En este caso, los defensores ya formularon el pedido y resta que se determine cuándo se realizará la audiencia.
La instancia permitirá a la defensa cuestionar ante un magistrado la medida adoptada y plantear los argumentos que considere pertinentes. Del otro lado, la Fiscalía podrá sostener la necesidad de mantener las restricciones impuestas al abogado y fundamentar las razones que llevaron a disponerlas.
El control jurisdiccional no significa que un juez vaya a determinar en esta instancia si el abogado es culpable o inocente. Su finalidad es revisar la legalidad y procedencia de la medida cuestionada dentro de la investigación penal.
Una medida vinculada al riesgo procesal
El Código Procesal Penal mendocino contempla la prisión preventiva y otras medidas de coerción cuando existen elementos suficientes para sostener, en principio, la existencia de un delito y la probable participación del imputado, y cuando aparecen circunstancias que pueden afectar el desarrollo del proceso.
Entre ellas figura expresamente el peligro de entorpecimiento de la investigación y también la posibilidad de que la libertad del imputado resulte inconveniente para la seguridad de víctimas o testigos.
Ese aspecto adquiere particular relevancia en esta investigación porque la denuncia contra el abogado surgió precisamente a partir de una presunta presión ejercida sobre la víctima de otra causa penal.
La Justicia deberá determinar, durante el proceso, qué ocurrió efectivamente y qué alcance tuvieron las conductas denunciadas.
El dato que vuelve especialmente sensible el expediente
La particularidad del caso no está solamente en la acusación contra un profesional del Derecho.

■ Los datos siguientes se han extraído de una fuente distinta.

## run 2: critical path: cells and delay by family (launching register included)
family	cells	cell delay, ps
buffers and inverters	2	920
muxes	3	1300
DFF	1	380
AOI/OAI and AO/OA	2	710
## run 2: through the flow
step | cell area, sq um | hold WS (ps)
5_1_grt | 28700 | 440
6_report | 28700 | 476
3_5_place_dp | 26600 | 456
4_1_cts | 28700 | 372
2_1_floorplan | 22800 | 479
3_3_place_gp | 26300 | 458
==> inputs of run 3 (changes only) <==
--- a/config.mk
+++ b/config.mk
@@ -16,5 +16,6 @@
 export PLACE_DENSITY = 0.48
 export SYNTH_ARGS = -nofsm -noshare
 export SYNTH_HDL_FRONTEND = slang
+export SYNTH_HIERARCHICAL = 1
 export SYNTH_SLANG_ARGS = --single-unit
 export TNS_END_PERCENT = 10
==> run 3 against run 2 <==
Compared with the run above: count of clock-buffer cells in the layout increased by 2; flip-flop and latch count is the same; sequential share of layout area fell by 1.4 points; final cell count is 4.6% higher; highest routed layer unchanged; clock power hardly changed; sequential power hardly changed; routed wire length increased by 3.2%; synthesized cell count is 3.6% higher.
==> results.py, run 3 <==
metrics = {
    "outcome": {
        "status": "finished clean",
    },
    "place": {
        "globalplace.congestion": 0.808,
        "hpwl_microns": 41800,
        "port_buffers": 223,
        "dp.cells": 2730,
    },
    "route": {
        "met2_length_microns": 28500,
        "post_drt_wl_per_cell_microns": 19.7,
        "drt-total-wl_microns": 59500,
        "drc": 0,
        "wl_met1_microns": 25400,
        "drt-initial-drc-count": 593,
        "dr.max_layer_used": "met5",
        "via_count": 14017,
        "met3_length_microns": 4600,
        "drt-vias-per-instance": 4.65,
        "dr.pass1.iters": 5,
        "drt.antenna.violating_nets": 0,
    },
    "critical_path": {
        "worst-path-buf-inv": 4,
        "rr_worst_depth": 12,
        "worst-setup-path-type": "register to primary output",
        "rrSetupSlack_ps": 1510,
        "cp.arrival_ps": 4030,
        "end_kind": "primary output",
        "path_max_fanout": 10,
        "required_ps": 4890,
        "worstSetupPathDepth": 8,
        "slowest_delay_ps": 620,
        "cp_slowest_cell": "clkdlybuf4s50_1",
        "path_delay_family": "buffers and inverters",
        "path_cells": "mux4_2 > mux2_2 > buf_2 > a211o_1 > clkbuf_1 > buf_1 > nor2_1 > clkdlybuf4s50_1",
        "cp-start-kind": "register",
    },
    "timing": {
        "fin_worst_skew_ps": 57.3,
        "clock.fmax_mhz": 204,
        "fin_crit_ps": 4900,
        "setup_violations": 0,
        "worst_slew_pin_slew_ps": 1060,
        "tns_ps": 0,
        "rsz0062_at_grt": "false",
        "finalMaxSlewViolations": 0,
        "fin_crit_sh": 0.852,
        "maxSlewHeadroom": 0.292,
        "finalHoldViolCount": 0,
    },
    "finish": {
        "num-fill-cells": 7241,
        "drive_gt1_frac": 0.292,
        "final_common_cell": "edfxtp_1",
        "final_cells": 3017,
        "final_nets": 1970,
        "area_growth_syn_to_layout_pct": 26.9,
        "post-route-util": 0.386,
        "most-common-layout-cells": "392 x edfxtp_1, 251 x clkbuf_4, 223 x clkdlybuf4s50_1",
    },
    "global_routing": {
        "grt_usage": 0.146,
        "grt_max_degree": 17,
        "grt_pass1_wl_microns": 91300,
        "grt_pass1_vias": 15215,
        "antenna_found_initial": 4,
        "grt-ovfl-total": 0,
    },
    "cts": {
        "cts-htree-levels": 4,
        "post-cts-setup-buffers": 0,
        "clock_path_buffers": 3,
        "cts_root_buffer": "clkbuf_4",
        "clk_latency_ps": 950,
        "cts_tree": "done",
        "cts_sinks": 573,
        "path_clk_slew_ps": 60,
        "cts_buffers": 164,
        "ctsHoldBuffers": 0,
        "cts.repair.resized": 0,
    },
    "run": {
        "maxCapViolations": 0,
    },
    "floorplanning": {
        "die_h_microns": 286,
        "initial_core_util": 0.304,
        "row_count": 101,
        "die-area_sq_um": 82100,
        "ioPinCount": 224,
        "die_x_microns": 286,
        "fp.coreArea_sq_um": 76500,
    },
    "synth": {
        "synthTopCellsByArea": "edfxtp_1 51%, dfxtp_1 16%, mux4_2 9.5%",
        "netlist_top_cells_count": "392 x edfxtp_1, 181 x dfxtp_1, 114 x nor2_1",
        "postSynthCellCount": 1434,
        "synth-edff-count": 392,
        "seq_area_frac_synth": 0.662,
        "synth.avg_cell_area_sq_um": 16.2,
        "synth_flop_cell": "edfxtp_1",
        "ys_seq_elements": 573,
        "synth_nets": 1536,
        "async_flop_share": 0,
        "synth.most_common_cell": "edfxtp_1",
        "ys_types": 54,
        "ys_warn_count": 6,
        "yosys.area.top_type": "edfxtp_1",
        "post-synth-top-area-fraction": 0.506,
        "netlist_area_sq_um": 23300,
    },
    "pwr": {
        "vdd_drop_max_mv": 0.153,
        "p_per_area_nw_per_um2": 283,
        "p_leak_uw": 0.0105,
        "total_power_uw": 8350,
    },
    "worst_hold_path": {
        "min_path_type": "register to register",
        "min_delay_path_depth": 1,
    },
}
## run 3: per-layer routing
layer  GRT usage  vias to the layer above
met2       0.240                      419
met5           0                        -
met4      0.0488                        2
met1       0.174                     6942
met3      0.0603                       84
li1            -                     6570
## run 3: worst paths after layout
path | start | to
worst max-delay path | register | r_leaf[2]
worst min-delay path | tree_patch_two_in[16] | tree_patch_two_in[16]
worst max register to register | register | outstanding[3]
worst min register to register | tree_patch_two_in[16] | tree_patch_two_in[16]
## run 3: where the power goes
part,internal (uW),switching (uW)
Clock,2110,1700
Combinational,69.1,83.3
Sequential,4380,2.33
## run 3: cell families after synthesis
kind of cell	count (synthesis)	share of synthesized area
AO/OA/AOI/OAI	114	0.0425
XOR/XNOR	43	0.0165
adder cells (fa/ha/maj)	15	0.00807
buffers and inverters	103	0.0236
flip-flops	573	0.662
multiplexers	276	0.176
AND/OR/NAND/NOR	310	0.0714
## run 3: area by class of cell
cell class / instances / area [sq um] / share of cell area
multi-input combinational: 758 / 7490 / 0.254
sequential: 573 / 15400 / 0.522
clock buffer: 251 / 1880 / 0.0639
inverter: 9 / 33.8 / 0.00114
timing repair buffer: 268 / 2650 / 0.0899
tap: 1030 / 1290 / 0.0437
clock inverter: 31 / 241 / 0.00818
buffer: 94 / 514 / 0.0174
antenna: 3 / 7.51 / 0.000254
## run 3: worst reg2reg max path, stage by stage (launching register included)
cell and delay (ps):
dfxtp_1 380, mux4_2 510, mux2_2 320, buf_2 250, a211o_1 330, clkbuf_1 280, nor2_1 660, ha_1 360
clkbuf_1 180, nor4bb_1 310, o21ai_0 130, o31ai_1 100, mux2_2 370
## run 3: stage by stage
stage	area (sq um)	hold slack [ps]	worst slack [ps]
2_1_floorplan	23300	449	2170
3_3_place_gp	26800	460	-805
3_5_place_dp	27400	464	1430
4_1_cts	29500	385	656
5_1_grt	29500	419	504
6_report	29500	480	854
`config.mk`:
```
export PLATFORM = sky130hd
export DESIGN_NAME = eth_frame_rx
export DESIGN_NICKNAME = d
export VERILOG_FILES = /design/src/rtl/eth_frame_rx.sv
export SDC_FILE = /design/constraint.sdc
export NUM_CORES = 1
export LEC_CHECK = 0
export CAP_MARGIN = 20
export CELL_PAD_IN_SITES_DETAIL_PLACEMENT = 0
export CELL_PAD_IN_SITES_GLOBAL_PLACEMENT = 1
export CORE_MARGIN = 2
export CORE_UTILIZATION = 41
export DETAILED_ROUTE_END_ITERATION = 7
export PLACE_DENSITY_LB_ADDON = 0.1
export RECOVER_POWER = 50
export SLEW_MARGIN = 20
export SYNTH_ARGS = -nofsm -noshare
export SYNTH_HDL_FRONTEND = slang
export SYNTH_SLANG_ARGS = --single-unit
```
`constraint.sdc`:
```
create_clock -name clk -period 8.1 [get_ports clk]
set_input_delay 1.62 -clock clk [delete_from_list [all_inputs] [get_ports clk]]
set_output_delay 1.62 -clock clk [all_outputs]
set_load 0.01 [all_outputs]
```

La presunta víctima de las amenazas es, además, una adolescente que denuncia haber sufrido abusos sexuales desde los 12 años.
La Cámara Gesell constituye justamente una herramienta destinada a proteger a niños, niñas y adolescentes durante su participación en procesos judiciales, especialmente en investigaciones por delitos contra la integridad sexual.
Por eso, una eventual presión previa a esa declaración tendría una importancia especial: no se trataría solamente de una amenaza dirigida contra una persona, sino de una conducta que, de comprobarse, podría haber buscado alterar una prueba central de una investigación penal.
La adolescente, sin embargo, no modificó su relato. Durante la Cámara Gesell volvió a señalar a su hermanastro como responsable de los abusos que denuncia.
Fue después de declarar cuando pidió ayuda y relató las presuntas amenazas.
También habrá una evaluación disciplinaria
Además de la causa penal, la situación del abogado tendrá una derivación en el ámbito profesional.
La Fiscalía prevé poner el caso en conocimiento del Colegio de Abogados y Procuradores de la Tercera Circunscripción Judicial para que se analice la conducta del profesional desde el punto de vista disciplinario.
Ese procedimiento será independiente de la investigación penal. La eventual responsabilidad penal deberá determinarse en la Justicia, mientras que el organismo profesional deberá evaluar si existió una infracción a las normas que regulan el ejercicio de la abogacía.
Por ahora, el abogado continúa con prisión domiciliaria, imputado en la investigación por presunto encubrimiento agravado, mientras su defensa espera que un juez de Garantías fije la audiencia solicitada mediante el control jurisdiccional.
La investigación por los abusos sexuales denunciados por la adolescente, en tanto, continúa por separado y mantiene como principal señalado al hermanastro de la joven.